The article reports: “Of particular concern are neodymium and dysprosium, which are used to make magnets that help generate torque in the motors of electric and hybrid cars and convert torque into electricity in large wind turbines. In a report released last December, the U.S. Department of Energy estimated that widespread use of electric-drive vehicles and offshore wind farms could cause shortages of these metals by 2015.” There is no real known alternative to these metals needed to make magnets that are incredibly strong. The article reports that a Toyota Prius motor uses about a kilogram of rare earth metals, while offshore wind turbines need hundreds of kilograms of such metals each.

Very little rare-earth mining is underway in the U.S., although a once-operational mine in Mountain Pass, California, is being reopened. That mine, owned by Molycorp Minerals was once the world leader in rare-earth mining, but shut down in 2002 following environmental problems and difficulties competing with cheaper metals from China. The company has since invented a new method for separating the metals via saltwater reprocessing that will make for cleaner, cheaper production. Beginning in 2012, the California mine operators expect to start producing up to 40,000 tons of rare earths each year.

Molycorp was prompted to reopen the mine as Chinese exports fell, driving up the cost of the metals.

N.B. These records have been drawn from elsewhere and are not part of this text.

[config.mk]
export PLATFORM = sky130hd
export DESIGN_NAME = exc_entry_unit
export DESIGN_NICKNAME = d
export VERILOG_FILES = /design/src/rtl/exc_entry_pkg.sv /design/src/rtl/exc_cause_detect.sv /design/src/rtl/exc_cause_arbiter.sv /design/src/rtl/exc_entry_regs.sv /design/src/rtl/exc_entry_unit.sv
export SDC_FILE = /design/constraint.sdc
export NUM_CORES = 1
export LEC_CHECK = 0
export ABC_CLOCK_PERIOD_IN_PS = 2860
export BUFFER_PORTS_ARGS = -buffer_cell sky130_fd_sc_hd__clkbuf_2
export CAP_MARGIN = 5
export CORE_MARGIN = 1.5
export CORE_UTILIZATION = 40
export DETAILED_ROUTE_END_ITERATION = 10
export PLACE_DENSITY = 0.71
export SLEW_MARGIN = 20
export SYNTH_ARGS = -nofsm -noshare
export SYNTH_HDL_FRONTEND = slang
export SYNTH_SLANG_ARGS = --single-unit
[constraint.sdc]
create_clock -name clk -period 2.86 [get_ports clk]
set_clock_uncertainty 0.05 [all_clocks]
set_input_delay 0.286 -clock clk [delete_from_list [all_inputs] [get_ports clk]]
set_output_delay 0.286 -clock clk [all_outputs]
set_load 0.05 [all_outputs]
[src/rtl/exc_entry_pkg.sv]
package exc_entry_pkg;
  localparam int WORD_W = 32;
  typedef logic [WORD_W-1:0] word_t;

  localparam int NUM_CAUSE = 6;
  // Index order is the priority order: lower index wins.
  localparam int PRI_SLOT = 0;
  localparam int PRI_ILL  = 1;
  localparam int PRI_FPU  = 2;
  localparam int PRI_ARD  = 3;
  localparam int PRI_AWR  = 4;
  localparam int PRI_TRAP = 5;

  localparam logic [11:0] EV_ILLEGAL      = 12'h180;
  localparam logic [11:0] EV_SLOT_ILLEGAL = 12'h1A0;
  localparam logic [11:0] EV_FPU_OFF      = 12'h800;
  localparam logic [11:0] EV_SLOT_FPU_OFF = 12'h820;
  localparam logic [11:0] EV_ADDR_RD      = 12'h0E0;
  localparam logic [11:0] EV_ADDR_WR      = 12'h100;
  localparam logic [11:0] EV_TRAP         = 12'h160;

  typedef enum logic [1:0] {VK_GENERAL, VK_TLB_MISS, VK_EXT_IRQ} vec_kind_e;

  function automatic word_t handler_base(word_t base, vec_kind_e kind);
    case (kind)
      VK_TLB_MISS: return base + word_t'(32'h400);
      VK_EXT_IRQ:  return base + word_t'(32'h600);
      default:     return base + word_t'(32'h100);
    endcase
  endfunction

  function automatic logic misaligned(logic [1:0] size, logic [1:0] lo);
    case (size)
      2'd0:    return 1'b0;
      2'd1:    return lo[0];
      default: return |lo;
    endcase
  endfunction

  function automatic logic [11:0] event_code(logic [NUM_CAUSE-1:0] grant, logic slot);
    logic [11:0] c;
    c = 12'h000;
    if (grant[PRI_SLOT]) c = EV_SLOT_ILLEGAL;
    if (grant[PRI_ILL])  c = slot ? EV_SLOT_ILLEGAL : EV_ILLEGAL;
    if (grant[PRI_FPU])  c = slot ? EV_SLOT_FPU_OFF : EV_FPU_OFF;
    if (grant[PRI_ARD])  c = EV_ADDR_RD;
    if (grant[PRI_AWR])  c = EV_ADDR_WR;
    if (grant[PRI_TRAP]) c = EV_TRAP;
    return c;
  endfunction

  function automatic word_t resume_pc(word_t pc, logic slot, logic is_trap);
    if (slot)    return pc - word_t'(2);
    if (is_trap) return pc + word_t'(2);
    return pc;
  endfunction

  function automatic word_t force_bits(word_t sr, int a, int b, int c);
    word_t r;
    r = sr;
    r[a] = 1'b1;
    r[b] = 1'b1;
    r[c] = 1'b1;
    return r;
  endfunction
endpackage

[src/rtl/exc_cause_detect.sv]
module exc_cause_detect
  import exc_entry_pkg::*;
#(
  parameter int MD_BIT = 30,
  parameter int FD_BIT = 15
) (
  input  word_t                 sr,
  input  logic                  in_slot,
  input  logic                  undef_op,
  input  logic                  priv_op,
  input  logic                  fpu_op,
  input  logic                  branch_op,
  input  logic                  trap_op,
  input  logic                  mem_op,
  input  logic                  mem_write,
  input  logic [1:0]            mem_size,
  input  logic [1:0]            mem_addr_lo,
  output logic [NUM_CAUSE-1:0]  cond
);
  logic user_mode;
  logic fpu_off;
  logic bad_align;

  always_comb begin
    user_mode = ~sr[MD_BIT];
    fpu_off   = sr[FD_BIT];
    bad_align = mem_op & misaligned(mem_size, mem_addr_lo);
    cond           = '0;
    cond[PRI_SLOT] = in_slot & (branch_op | trap_op);
    cond[PRI_ILL]  = undef_op | (priv_op & user_mode);
    cond[PRI_FPU]  = fpu_op & fpu_off;
    cond[PRI_ARD]  = bad_align & ~mem_write;
    cond[PRI_AWR]  = bad_align & mem_write;
    cond[PRI_TRAP] = trap_op & ~in_slot;
  end
endmodule

[src/rtl/exc_cause_arbiter.sv]
module exc_cause_arbiter
  import exc_entry_pkg::*;
(
  input  logic                 clk,
  input  logic                 rst_n,
  input  logic [NUM_CAUSE-1:0] cond,
  output logic [NUM_CAUSE-1:0] grant,
  output logic                 any_cause
);
  logic [NUM_CAUSE:0] seen;

  always_comb begin
    seen[0] = 1'b0;
    for (int k = 0; k < NUM_CAUSE; k++) begin
      grant[k]  = cond[k] & ~seen[k];
      seen[k+1] = seen[k] | cond[k];
    end
    any_cause = seen[NUM_CAUSE];
  end

  p_single_grant_r3: assert property (@(posedge clk) disable iff (!rst_n)
    $onehot0(grant));
  p_grant_when_cond_r3: assert property (@(posedge clk) disable iff (!rst_n)
    (|cond) == ($countones(grant) == 1));
endmodule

And because they are needed not only for computer hard drives, cell phones, electric cars and wind turbines, but also for weapons systems, tank navigation units and Navy radars, failure to develop a domestic source of rare-earth metals is considered a national security issue. Ed Richardson, vice president of Thomas & Skinner Inc., a company that makes magnets with military applications, told National Public Radio that “The gap in terms of the world demand outside of what China has said they’ll export is about 100,000 tons.”

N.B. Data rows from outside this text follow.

`src/rtl/hrb_pkg.sv`:
```
package hrb_pkg;

  localparam int SLOT_N    = 16;
  localparam int IDX_W     = $clog2(SLOT_N);
  localparam int ADDR_W    = IDX_W + 2;
  localparam int BYTE_W    = 8;
  localparam int CNT_BYTES = 3;
  localparam int CNT_W     = CNT_BYTES * BYTE_W;
  localparam int RB_BYTES  = 2;              // count bytes readable directly
  localparam int ZERO_BIT  = 4;              // status bit carrying count==0
  localparam int PAR_BIT   = 4;              // cfg1 parity enable
  localparam int OWN_ID_W  = 3;              // cfg1 own bus ID width

  typedef logic [BYTE_W-1:0] byte_t;

  typedef enum logic [IDX_W-1:0] {
    SL_CNT_LO   = 4'd0,
    SL_CNT_MID  = 4'd1,
    SL_FIFO     = 4'd2,
    SL_CMD      = 4'd3,
    SL_STAT_ID  = 4'd4,
    SL_INTR_TMO = 4'd5,
    SL_STEP_PER = 4'd6,
    SL_FLG_OFS  = 4'd7,
    SL_CFG1     = 4'd8,
    SL_CLKF     = 4'd9,
    SL_TEST     = 4'd10,
    SL_CFG2     = 4'd11,
    SL_CFG3     = 4'd12,
    SL_CFG4     = 4'd13,
    SL_CNT_HI   = 4'd14,
    SL_FBASE    = 4'd15
  } slot_e;

  // slots that own a plain stored byte (write side)
  localparam logic [SLOT_N-1:0] STORE_MASK    = 16'b1011_1111_1111_1000;
  // stored slots whose byte is returned on read
  localparam logic [SLOT_N-1:0] READBACK_MASK = 16'b1011_1001_0000_1000;

  function automatic int cnt_slot(input int b);
    case (b)
      0:       return int'(SL_CNT_LO);
      1:       return int'(SL_CNT_MID);
      default: return int'(SL_CNT_HI);
    endcase
  endfunction

endpackage

```
`src/rtl/hrb_decode.sv`:
```
module hrb_decode
  import hrb_pkg::*;
(
  input  logic              host_wr,
  input  logic              host_rd,
  input  logic [ADDR_W-1:0] host_addr,
  output logic [SLOT_N-1:0] wr_slot,
  output logic              rd_hit,
  output logic [IDX_W-1:0]  rd_idx
);

  logic aligned;

  assign aligned = (host_addr[1:0] == 2'b00);
  assign rd_idx  = host_addr[ADDR_W-1:2];
  assign rd_hit  = host_rd & aligned;

  for (genvar i = 0; i < SLOT_N; i++) begin : g_wr
    assign wr_slot[i] = host_wr & aligned & (host_addr[ADDR_W-1:2] == IDX_W'(i));
  end

endmodule

```
`src/rtl/hrb_xfer_counter.sv`:
```
module hrb_xfer_counter
  import hrb_pkg::*;
(
  input  logic                 clk,
  input  logic                 rst_n,
  input  logic [CNT_BYTES-1:0] byte_we,
  input  byte_t                wdata,
  input  logic                 tick,
  output logic [CNT_W-1:0]     count,
  output logic                 zero
);

  logic [CNT_W-1:0] cnt_q, cnt_d;
  logic             cnt_en;

  assign zero  = (cnt_q == '0);
  assign count = cnt_q;

  always_comb begin
    cnt_d  = cnt_q;
    cnt_en = 1'b0;
    if (|byte_we) begin
      cnt_en = 1'b1;                     // host load wins over a decrement
      for (int b = 0; b < CNT_BYTES; b++) begin
        if (byte_we[b]) cnt_d[b*BYTE_W +: BYTE_W] = wdata;
      end
    end else if (tick && !zero) begin
      cnt_en = 1'b1;
      cnt_d  = cnt_q - CNT_W'(1);
    end
  end

  always_ff @(posedge clk or negedge rst_n) begin
    if (!rst_n)      cnt_q <= '0;
    else if (cnt_en) cnt_q <= cnt_d;
  end

endmodule

```
`src/rtl/hrb_store.sv`:
```
module hrb_store
  import hrb_pkg::*;
#(
  parameter logic [SLOT_N-1:0] MASK = STORE_MASK
) (
  input  logic                   clk,
  input  logic                   rst_n,
  input  logic [SLOT_N-1:0]      we,
  input  byte_t                  wdata,
  output logic [SLOT_N-1:0][BYTE_W-1:0] q
);

  for (genvar i = 0; i < SLOT_N; i++) begin : g_slot
    if (MASK[i]) begin : g_ff
      byte_t r;
      always_ff @(posedge clk or negedge rst_n) begin
        if (!rst_n)     r <= '0;
        else if (we[i]) r <= wdata;
      end
      assign q[i] = r;
    end else begin : g_none
      // strobe of this slot is consumed by other logic
      logic unused_we;
      assign unused_we = we[i];
      assign q[i]      = '0;
    end
  end

endmodule

```
`src/rtl/hrb_readmux.sv`:
```
module hrb_readmux
  import hrb_pkg::*;
#(
  parameter byte_t ID_BYTE = 8'h5D
) (
  input  logic [IDX_W-1:0]              rd_idx,
  input  logic                          rd_hit,
  input  logic [SLOT_N-1:0][BYTE_W-1:0] store_q,
  input  logic [RB_BYTES*BYTE_W-1:0]    count_lo,
  input  logic                          zero,
  input  byte_t                         core_status,
  input  byte_t                         core_intr,
  input  byte_t                         core_step,
  input  byte_t                         core_fifo_flags,
  input  byte_t                         fifo_rd_byte,
  output byte_t                         rd_next
);

  byte_t status_v;
  byte_t sel_v;

  assign status_v = (core_status & ~(byte_t'(1) << ZERO_BIT))
                  | (byte_t'(zero) << ZERO_BIT);

  always_comb begin
    case (slot_e'(rd_idx))
      SL_CNT_LO:   sel_v = count_lo[0 +: BYTE_W];
      SL_CNT_MID:  sel_v = count_lo[BYTE_W +: BYTE_W];
      SL_FIFO:     sel_v = fifo_rd_byte;
      SL_STAT_ID:  sel_v = status_v;
      SL_INTR_TMO: sel_v = core_intr;
      SL_STEP_PER: sel_v = core_step;
      SL_FLG_OFS:  sel_v = core_fifo_flags;
      SL_CNT_HI:   sel_v = ID_BYTE;
      default:     sel_v = READBACK_MASK[rd_idx] ? store_q[rd_idx] : '0;
    endcase
  end

  assign rd_next = rd_hit ? sel_v : '0;

endmodule

```
`src/rtl/alias_reg_bank.sv`:
```
module alias_reg_bank
  import hrb_pkg::*;
#(
  parameter logic [4:0] ID_FAMILY = 5'h0B,
  parameter logic [2:0] ID_REV    = 3'h5
) (
  input  logic                 clk,
  input  logic                 rst_n,
  input  logic                 host_wr,
  input  logic                 host_rd,
  input  logic [ADDR_W-1:0]    host_addr,
  input  logic [BYTE_W-1:0]    host_wdata,
  output logic [BYTE_W-1:0]    host_rdata,
  input  logic                 xfer_tick,
  input  logic [BYTE_W-1:0]    core_status,
  input  logic [BYTE_W-1:0]    core_intr,
  input  logic [BYTE_W-1:0]    core_step,
  input  logic [BYTE_W-1:0]    core_fifo_flags,
  input  logic [BYTE_W-1:0]    fifo_rd_byte,
  output logic                 fifo_push,
  output logic                 fifo_pop,
  output logic [BYTE_W-1:0]    cmd_code,
  output logic                 cmd_start,
  output logic [BYTE_W-1:0]    sel_bus_id,
  output logic [BYTE_W-1:0]    sel_timeout,
  output logic [BYTE_W-1:0]    sync_period,
  output logic [BYTE_W-1:0]    sync_offset,
  output logic [BYTE_W-1:0]    cfg1_q,
  output logic [BYTE_W-1:0]    cfg2_q,
  output logic [BYTE_W-1:0]    cfg3_q,
  output logic [BYTE_W-1:0]    cfg4_q,
  output logic [BYTE_W-1:0]    clk_factor,
  output logic [BYTE_W-1:0]    test_ctrl,
  output logic [BYTE_W-1:0]    fifo_base,
  output logic [OWN_ID_W-1:0]  own_id,
  output logic                 parity_en,
  output logic [CNT_W-1:0]     xfer_count,
  output logic                 count_zero
);

  localparam byte_t ID_BYTE = {ID_FAMILY, ID_REV};

  logic [SLOT_N-1:0]             wr_slot;
  logic                          rd_hit;
  logic [IDX_W-1:0]              rd_idx;
  logic [CNT_BYTES-1:0]          cnt_we;
  logic [SLOT_N-1:0][BYTE_W-1:0] store_q;
  byte_t                         rd_next;
  byte_t                         rdata_q;
  logic                          start_q;

  hrb_decode u_decode (
    .host_wr   (host_wr),
    .host_rd   (host_rd),
    .host_addr (host_addr),
    .wr_slot   (wr_slot),
    .rd_hit    (rd_hit),
    .rd_idx    (rd_idx)
  );

  for (genvar b = 0; b < CNT_BYTES; b++) begin : g_cnt_we
    assign cnt_we[b] = wr_slot[cnt_slot(b)];
  end

  hrb_xfer_counter u_counter (
    .clk     (clk),
    .rst_n   (rst_n),
    .byte_we (cnt_we),
    .wdata   (host_wdata),
    .tick    (xfer_tick),
    .count   (xfer_count),
    .zero    (count_zero)
  );

  hrb_store #(.MASK(STORE_MASK)) u_store (
    .clk   (clk),
    .rst_n (rst_n),
    .we    (wr_slot),
    .wdata (host_wdata),
    .q     (store_q)
  );

  hrb_readmux #(.ID_BYTE(ID_BYTE)) u_readmux (
    .rd_idx          (rd_idx),
    .rd_hit          (rd_hit),
    .store_q         (store_q),
    .count_lo        (xfer_count[RB_BYTES*BYTE_W-1:0]),
    .zero            (count_zero),
    .core_status     (core_status),
    .core_intr       (core_intr),
    .core_step       (core_step),
    .core_fifo_flags (core_fifo_flags),
    .fifo_rd_byte    (fifo_rd_byte),
    .rd_next         (rd_next)
  );

  // read data register: clock enable is the read strobe
  always_ff @(posedge clk or negedge rst_n) begin
    if (!rst_n)       rdata_q <= '0;
    else if (host_rd) rdata_q <= rd_next;
  end

  always_ff @(posedge clk or negedge rst_n) begin
    if (!rst_n) start_q <= 1'b0;
    else        start_q <= wr_slot[SL_CMD];
  end

  assign host_rdata  = rdata_q;
  assign cmd_start   = start_q;
  assign fifo_push   = wr_slot[SL_FIFO];
  assign fifo_pop    = rd_hit & (rd_idx == IDX_W'(SL_FIFO));

  assign cmd_code    = store_q[SL_CMD];
  assign sel_bus_id  = store_q[SL_STAT_ID];
  assign sel_timeout = store_q[SL_INTR_TMO];
  assign sync_period = store_q[SL_STEP_PER];
  assign sync_offset = store_q[SL_FLG_OFS];
  assign cfg1_q      = store_q[SL_CFG1];
  assign cfg2_q      = store_q[SL_CFG2];
  assign cfg3_q      = store_q[SL_CFG3];
  assign cfg4_q      = store_q[SL_CFG4];
  assign clk_factor  = store_q[SL_CLKF];
  assign test_ctrl   = store_q[SL_TEST];
  assign fifo_base   = store_q[SL_FBASE];
  assign own_id      = cfg1_q[OWN_ID_W-1:0];
  assign parity_en   = cfg1_q[PAR_BIT];

endmodule

```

Despite the need for alternatives to these hard-to-find metals, very little research has been done to develop material substitutes. When U.S. mines closed and production of rare-earth metals shifted to Asia two decades ago, most of the studies surrounding high-performing magnets petered out as well.

And there are environmental concerns in the extraction process, as seen when the California mine was first operating. Extracting the rare-earth metals requires crushing rocks and sending the powder through tanks to allow the metals to float to the top. Then the metals are heated in kilns and dissolved in acid. During the process, huge amounts of salty waste water are generated. The Technology Review article reports that the California mine produced some 850 gallons of it every minute every day that it was running. And the waste water contains not just salt, but radioactive thorium and uranium which is sent to evaporation ponds. Several times, pipes carrying this waste water in California burst, “spilling hundreds of thousands of gallons of hazardous waste into the desert.”

And although the new mine may help to secure at least a fraction of the needed rare-earth metals for new technologies, the surrounding industry of turning these into magnets is almost entirely located in China and Japan. From reopening mines to ensuring mine safety to developing alternatives and building a magnet industry, the U.S. is a long way from security.